In a retrospective review, AllMusic's Bruce Eder gave Live Cream four out of five stars and said that it "could well be their most consistently brilliant album for sheer musicianship", despite only featuring songs from Cream's "least ambitious and most rudimentary album" Fresh Cream (1966).

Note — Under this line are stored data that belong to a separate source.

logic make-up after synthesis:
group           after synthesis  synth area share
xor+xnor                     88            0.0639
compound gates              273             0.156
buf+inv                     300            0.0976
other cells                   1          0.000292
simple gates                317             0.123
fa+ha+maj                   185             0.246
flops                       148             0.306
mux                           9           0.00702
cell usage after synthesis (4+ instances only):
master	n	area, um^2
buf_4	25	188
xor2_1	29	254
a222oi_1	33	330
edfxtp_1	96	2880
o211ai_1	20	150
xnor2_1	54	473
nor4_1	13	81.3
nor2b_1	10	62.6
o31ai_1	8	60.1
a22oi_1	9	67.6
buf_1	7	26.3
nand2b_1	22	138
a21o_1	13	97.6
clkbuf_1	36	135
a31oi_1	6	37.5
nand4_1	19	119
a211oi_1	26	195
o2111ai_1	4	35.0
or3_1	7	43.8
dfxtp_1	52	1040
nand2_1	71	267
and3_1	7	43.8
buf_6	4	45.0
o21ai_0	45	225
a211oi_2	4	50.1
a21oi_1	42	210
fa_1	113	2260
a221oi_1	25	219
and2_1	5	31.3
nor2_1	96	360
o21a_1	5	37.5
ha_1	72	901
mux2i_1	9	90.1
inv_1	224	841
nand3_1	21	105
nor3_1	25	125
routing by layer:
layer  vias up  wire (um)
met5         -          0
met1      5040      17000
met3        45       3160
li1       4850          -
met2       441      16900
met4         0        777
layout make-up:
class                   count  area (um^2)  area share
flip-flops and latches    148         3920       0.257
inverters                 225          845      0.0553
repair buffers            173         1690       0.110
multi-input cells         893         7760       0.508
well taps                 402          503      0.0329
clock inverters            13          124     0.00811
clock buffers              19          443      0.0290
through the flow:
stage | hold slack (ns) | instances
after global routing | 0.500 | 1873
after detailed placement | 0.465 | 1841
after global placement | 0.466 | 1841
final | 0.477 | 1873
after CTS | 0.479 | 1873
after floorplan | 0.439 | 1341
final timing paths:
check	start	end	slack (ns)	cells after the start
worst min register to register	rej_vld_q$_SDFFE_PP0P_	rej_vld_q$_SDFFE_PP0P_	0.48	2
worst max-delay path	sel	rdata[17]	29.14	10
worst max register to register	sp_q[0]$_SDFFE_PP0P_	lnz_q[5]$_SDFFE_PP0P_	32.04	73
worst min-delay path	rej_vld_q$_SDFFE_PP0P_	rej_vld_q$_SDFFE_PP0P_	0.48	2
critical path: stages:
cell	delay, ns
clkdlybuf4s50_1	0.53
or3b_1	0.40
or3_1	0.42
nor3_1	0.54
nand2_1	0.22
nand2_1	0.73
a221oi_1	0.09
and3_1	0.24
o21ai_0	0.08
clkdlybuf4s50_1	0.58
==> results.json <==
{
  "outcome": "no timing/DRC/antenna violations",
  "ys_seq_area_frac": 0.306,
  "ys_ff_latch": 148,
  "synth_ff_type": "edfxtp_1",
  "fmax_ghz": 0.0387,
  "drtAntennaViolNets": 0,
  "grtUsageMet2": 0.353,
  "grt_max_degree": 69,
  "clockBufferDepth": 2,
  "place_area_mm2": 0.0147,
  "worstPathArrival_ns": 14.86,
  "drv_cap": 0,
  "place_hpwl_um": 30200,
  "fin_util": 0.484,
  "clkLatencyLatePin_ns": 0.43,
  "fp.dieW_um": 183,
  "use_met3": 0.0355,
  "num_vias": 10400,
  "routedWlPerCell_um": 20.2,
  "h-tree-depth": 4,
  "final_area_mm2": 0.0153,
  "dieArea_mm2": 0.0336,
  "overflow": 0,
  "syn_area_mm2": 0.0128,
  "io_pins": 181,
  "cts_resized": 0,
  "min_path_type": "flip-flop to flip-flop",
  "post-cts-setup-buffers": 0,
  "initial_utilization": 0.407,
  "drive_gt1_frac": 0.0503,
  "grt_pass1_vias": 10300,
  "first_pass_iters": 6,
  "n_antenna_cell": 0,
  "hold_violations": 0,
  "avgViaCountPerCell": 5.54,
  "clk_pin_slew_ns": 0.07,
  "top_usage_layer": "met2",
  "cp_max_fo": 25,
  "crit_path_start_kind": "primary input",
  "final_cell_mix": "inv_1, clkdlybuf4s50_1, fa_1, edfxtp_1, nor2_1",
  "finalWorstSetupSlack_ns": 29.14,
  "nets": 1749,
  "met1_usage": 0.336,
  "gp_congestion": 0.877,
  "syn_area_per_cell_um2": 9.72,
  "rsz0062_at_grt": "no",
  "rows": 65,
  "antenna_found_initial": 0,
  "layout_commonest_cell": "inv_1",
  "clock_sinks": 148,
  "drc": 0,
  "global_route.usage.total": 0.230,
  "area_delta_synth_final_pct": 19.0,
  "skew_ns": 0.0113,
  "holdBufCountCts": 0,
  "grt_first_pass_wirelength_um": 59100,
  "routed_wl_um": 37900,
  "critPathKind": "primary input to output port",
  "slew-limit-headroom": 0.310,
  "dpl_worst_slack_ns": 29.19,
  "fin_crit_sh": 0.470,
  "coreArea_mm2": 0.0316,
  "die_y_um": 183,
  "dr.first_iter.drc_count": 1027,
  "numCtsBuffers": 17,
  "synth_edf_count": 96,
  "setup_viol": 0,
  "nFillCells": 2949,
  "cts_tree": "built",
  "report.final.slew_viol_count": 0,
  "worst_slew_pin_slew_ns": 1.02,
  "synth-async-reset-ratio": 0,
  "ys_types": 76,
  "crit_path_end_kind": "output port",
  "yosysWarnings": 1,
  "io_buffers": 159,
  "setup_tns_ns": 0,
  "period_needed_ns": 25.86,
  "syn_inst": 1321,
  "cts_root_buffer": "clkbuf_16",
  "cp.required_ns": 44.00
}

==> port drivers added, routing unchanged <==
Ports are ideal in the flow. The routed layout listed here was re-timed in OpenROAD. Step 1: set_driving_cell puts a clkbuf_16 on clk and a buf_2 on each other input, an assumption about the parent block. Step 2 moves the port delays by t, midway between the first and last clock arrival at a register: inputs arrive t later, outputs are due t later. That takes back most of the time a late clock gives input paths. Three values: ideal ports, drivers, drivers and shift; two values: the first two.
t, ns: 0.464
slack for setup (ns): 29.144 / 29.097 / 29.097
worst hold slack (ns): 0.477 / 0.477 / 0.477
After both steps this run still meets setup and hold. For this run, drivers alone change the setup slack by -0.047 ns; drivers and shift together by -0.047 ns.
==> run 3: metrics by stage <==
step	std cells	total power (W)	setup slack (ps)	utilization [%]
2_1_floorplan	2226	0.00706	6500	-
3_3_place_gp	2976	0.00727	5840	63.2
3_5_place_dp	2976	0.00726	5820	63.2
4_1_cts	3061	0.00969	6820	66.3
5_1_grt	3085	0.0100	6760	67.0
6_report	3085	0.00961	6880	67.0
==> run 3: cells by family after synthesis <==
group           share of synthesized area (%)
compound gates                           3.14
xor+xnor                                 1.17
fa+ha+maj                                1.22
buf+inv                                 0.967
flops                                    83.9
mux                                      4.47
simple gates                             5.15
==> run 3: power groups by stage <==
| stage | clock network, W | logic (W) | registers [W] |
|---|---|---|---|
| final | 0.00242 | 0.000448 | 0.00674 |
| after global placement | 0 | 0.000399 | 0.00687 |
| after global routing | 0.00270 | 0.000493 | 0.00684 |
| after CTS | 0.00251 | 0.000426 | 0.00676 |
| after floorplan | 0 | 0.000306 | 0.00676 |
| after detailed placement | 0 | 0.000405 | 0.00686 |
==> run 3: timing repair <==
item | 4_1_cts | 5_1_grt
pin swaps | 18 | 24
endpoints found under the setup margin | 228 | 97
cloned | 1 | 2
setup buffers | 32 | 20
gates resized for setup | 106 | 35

Eder found the group's interplay throughout the jams "fascinating" and asserted that "performances like this single-handedly raised the stakes of musicianship in rock." However, Robert Christgau said, despite side one's "unmistakable and attractive" intensity, he prefers "Clapton's graceful picking on Fresh Creams 'Sleepy Time Time' over the flat-out distortions here". J. D. Considine, writing in The Rolling Stone Album Guide (2004), gave it two out of five stars and wrote that both Live Cream and its second volume are "muddled leftovers released solely to cash in on the band's enduring popularity." "Ultimate Classic Rock" rated the album in the "Top 100 Live Albums", and said the album found "cool new wrinkles in the old material".

==Track listing==

Side 1
| No. | Title | Recording date and location | Length |
|---|---|---|---|
| 1. | "N.S.U." (Jack Bruce) | 10 March 1968, Winterland | 10:13 |
| 2. | "Sleepy Time Time" (Bruce, Janet Godfrey) | 9 March 1968, Winterland | 6:50 |
| 3. | "Lawdy Mama" (Traditional, arr. Eric Clapton) | May 1967, Atlantic Studios | 2:46 |

Side 2
| No. | Title | Recording date and location | Length |
|---|---|---|---|
| 4. | "Sweet Wine" (Ginger Baker, Godfrey) | 10 March 1968, Winterland | 15:15 |
| 5. | "Rollin' and Tumblin'" (Hambone Willie Newbern) | 7 March 1968, The Fillmore | 6:42 |

==CD version track listing==
1. "N.S.U." (Bruce) – 10:12
2. "Sleepy Time Time" (Bruce, Godfrey) – 6:50
3. "Sweet Wine" (Baker, Godfrey) – 15:15
4. "Rollin' and Tumblin'" (Newbern) – 6:42
5. "Lawdy Mama" (Traditional) – 2:46

==Personnel==
Per liner notes
- Jack Bruce – bass, harmonica, vocals
- Eric Clapton – guitar, vocals
- Ginger Baker – drums, vocals
- Felix Pappalardi – producer, except on "Lawdy Mama"
- Ahmet Ertegun – producer on "Lawdy Mama"
- Robert Stigwood – producer on "Lawdy Mama"
- Adrian Barber – recording engineer, re-mix engineer
- Tom Dowd – recording engineer
- Bill Halverson – recording engineer
- Stephen Paley – photography

==Charts==

| Chart (1970) | Peak position |
|---|---|
| Australian Albums (Kent Music Report) | 20 |
| Canada Top Albums/CDs (RPM) | 13 |
| Finnish Albums (Suomen Virallinen) | 10 |
| French Albums (SNEP) | 15 |
| German Albums (Offizielle Top 100) | 30 |
| UK Albums (OCC) | 4 |
| US Billboard 200 | 15 |

==Certifications==

| Region | Certification | Certified units/sales |
| United Kingdom (BPI) | Platinum | 300,000^{^} |
^{^} Shipments figures based on certification alone.